- [WHAT YOU ARE ASKED TO DO]:
Beneath this line are the data; copy exactly the part of them that opens with the line containing "## cell type report" and closes with the line containing "fa+ha+maj: 66 / 4.61", and only that part.

Stored data entries:
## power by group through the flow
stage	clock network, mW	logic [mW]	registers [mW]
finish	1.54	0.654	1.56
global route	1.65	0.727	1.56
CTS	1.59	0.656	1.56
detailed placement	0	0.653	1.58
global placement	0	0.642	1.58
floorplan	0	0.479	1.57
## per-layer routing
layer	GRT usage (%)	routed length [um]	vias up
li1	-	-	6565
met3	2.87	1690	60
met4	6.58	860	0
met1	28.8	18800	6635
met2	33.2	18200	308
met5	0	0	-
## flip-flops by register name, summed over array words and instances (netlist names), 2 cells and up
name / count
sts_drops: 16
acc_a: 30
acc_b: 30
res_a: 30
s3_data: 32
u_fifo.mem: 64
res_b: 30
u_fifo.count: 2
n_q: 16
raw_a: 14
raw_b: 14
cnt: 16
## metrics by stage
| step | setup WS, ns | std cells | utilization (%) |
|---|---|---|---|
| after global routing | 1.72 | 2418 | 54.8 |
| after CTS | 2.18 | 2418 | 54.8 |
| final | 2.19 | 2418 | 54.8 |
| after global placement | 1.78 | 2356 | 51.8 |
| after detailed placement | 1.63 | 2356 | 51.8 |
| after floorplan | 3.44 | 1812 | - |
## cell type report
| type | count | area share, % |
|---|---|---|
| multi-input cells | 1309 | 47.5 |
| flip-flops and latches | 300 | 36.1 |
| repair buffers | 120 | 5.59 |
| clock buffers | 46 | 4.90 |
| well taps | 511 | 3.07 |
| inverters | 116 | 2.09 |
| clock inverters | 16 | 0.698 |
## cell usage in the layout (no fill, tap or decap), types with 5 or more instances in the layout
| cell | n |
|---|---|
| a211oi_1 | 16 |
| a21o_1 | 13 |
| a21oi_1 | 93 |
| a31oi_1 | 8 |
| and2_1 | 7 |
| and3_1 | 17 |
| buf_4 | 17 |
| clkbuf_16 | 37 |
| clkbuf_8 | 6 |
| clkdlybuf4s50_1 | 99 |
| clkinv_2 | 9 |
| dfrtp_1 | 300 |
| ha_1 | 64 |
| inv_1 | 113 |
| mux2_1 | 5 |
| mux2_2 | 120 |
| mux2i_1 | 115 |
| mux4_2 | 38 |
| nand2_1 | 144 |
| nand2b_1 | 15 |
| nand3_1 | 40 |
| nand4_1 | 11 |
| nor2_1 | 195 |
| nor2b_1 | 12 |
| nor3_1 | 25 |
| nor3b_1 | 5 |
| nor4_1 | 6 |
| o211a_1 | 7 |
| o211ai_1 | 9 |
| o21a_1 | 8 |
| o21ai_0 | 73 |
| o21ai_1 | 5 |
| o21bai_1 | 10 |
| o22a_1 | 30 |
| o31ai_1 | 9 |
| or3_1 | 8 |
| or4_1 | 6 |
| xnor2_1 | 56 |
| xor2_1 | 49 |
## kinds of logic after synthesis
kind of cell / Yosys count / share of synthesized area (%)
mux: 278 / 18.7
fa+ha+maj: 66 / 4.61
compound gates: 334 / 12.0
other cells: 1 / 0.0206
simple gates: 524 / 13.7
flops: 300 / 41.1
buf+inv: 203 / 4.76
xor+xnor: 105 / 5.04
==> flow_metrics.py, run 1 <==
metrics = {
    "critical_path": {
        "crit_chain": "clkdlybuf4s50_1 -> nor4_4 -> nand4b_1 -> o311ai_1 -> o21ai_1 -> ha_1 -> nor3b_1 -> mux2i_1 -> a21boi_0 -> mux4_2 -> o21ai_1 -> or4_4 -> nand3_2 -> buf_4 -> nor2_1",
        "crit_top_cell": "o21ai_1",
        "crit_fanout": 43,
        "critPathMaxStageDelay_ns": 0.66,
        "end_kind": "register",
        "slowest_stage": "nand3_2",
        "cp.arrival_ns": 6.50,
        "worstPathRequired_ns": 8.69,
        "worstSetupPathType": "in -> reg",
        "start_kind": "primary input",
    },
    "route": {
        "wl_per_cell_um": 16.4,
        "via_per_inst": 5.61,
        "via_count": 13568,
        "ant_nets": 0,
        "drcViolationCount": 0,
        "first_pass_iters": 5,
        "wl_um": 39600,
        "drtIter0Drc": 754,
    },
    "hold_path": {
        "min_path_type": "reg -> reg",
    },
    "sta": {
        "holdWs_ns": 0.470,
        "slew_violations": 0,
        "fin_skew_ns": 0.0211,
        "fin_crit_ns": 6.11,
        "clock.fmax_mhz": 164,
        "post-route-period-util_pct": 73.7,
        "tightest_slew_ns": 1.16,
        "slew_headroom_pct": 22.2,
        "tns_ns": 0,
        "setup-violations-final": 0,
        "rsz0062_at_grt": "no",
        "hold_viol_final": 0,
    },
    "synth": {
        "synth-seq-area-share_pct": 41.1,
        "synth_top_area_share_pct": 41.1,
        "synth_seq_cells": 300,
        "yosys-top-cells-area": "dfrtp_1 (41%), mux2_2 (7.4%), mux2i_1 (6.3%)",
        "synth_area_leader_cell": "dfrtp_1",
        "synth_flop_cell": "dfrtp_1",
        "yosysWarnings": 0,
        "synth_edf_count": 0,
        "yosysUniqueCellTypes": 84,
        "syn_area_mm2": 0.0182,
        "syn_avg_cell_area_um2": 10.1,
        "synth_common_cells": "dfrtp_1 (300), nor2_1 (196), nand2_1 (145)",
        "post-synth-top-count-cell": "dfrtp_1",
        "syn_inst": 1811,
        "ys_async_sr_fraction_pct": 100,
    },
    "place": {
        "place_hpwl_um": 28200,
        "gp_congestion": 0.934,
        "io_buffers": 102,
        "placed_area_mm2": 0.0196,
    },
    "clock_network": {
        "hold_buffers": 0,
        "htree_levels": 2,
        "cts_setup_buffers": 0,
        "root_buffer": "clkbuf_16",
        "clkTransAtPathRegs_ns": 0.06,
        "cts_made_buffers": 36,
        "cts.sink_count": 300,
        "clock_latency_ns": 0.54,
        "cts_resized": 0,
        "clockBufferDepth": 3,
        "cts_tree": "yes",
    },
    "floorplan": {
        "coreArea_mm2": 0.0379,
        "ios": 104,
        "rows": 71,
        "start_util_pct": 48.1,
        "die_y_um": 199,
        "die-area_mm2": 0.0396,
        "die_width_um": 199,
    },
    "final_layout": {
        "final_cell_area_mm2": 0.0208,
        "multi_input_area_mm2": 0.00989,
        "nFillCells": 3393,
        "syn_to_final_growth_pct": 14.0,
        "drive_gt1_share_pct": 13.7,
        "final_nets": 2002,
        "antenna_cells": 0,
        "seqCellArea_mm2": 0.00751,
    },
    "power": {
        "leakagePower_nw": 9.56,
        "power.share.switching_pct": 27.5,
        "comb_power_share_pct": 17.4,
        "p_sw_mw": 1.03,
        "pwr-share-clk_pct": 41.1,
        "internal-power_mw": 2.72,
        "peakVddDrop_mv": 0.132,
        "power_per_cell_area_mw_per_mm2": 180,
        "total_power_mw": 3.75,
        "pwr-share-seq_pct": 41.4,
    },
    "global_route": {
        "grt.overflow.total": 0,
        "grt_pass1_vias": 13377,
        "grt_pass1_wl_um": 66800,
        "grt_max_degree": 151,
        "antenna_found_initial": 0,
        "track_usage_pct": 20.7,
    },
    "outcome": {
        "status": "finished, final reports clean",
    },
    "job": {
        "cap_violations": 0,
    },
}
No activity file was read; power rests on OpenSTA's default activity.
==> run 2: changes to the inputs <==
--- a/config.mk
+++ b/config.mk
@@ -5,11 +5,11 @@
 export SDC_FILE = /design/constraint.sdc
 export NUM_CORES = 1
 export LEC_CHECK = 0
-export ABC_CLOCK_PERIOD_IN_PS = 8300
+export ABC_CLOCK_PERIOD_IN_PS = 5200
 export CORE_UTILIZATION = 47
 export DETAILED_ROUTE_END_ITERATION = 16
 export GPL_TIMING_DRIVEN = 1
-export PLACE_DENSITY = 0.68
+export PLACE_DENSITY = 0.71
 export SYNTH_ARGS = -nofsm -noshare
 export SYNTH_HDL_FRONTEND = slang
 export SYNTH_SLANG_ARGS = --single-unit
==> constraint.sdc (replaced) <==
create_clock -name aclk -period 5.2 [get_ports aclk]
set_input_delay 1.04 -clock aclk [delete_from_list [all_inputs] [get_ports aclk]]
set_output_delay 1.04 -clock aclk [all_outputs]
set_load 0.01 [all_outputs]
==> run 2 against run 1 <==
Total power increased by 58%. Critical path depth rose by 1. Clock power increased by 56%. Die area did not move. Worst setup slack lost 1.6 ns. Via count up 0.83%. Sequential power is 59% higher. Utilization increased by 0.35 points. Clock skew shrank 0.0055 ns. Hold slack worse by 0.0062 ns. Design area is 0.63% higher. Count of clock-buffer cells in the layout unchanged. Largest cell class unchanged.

- [ANSWER BOX]:
## cell type report
| type | count | area share, % |
|---|---|---|
| multi-input cells | 1309 | 47.5 |
| flip-flops and latches | 300 | 36.1 |
| repair buffers | 120 | 5.59 |
| clock buffers | 46 | 4.90 |
| well taps | 511 | 3.07 |
| inverters | 116 | 2.09 |
| clock inverters | 16 | 0.698 |
## cell usage in the layout (no fill, tap or decap), types with 5 or more instances in the layout
| cell | n |
|---|---|
| a211oi_1 | 16 |
| a21o_1 | 13 |
| a21oi_1 | 93 |
| a31oi_1 | 8 |
| and2_1 | 7 |
| and3_1 | 17 |
| buf_4 | 17 |
| clkbuf_16 | 37 |
| clkbuf_8 | 6 |
| clkdlybuf4s50_1 | 99 |
| clkinv_2 | 9 |
| dfrtp_1 | 300 |
| ha_1 | 64 |
| inv_1 | 113 |
| mux2_1 | 5 |
| mux2_2 | 120 |
| mux2i_1 | 115 |
| mux4_2 | 38 |
| nand2_1 | 144 |
| nand2b_1 | 15 |
| nand3_1 | 40 |
| nand4_1 | 11 |
| nor2_1 | 195 |
| nor2b_1 | 12 |
| nor3_1 | 25 |
| nor3b_1 | 5 |
| nor4_1 | 6 |
| o211a_1 | 7 |
| o211ai_1 | 9 |
| o21a_1 | 8 |
| o21ai_0 | 73 |
| o21ai_1 | 5 |
| o21bai_1 | 10 |
| o22a_1 | 30 |
| o31ai_1 | 9 |
| or3_1 | 8 |
| or4_1 | 6 |
| xnor2_1 | 56 |
| xor2_1 | 49 |
## kinds of logic after synthesis
kind of cell / Yosys count / share of synthesized area (%)
mux: 278 / 18.7
fa+ha+maj: 66 / 4.61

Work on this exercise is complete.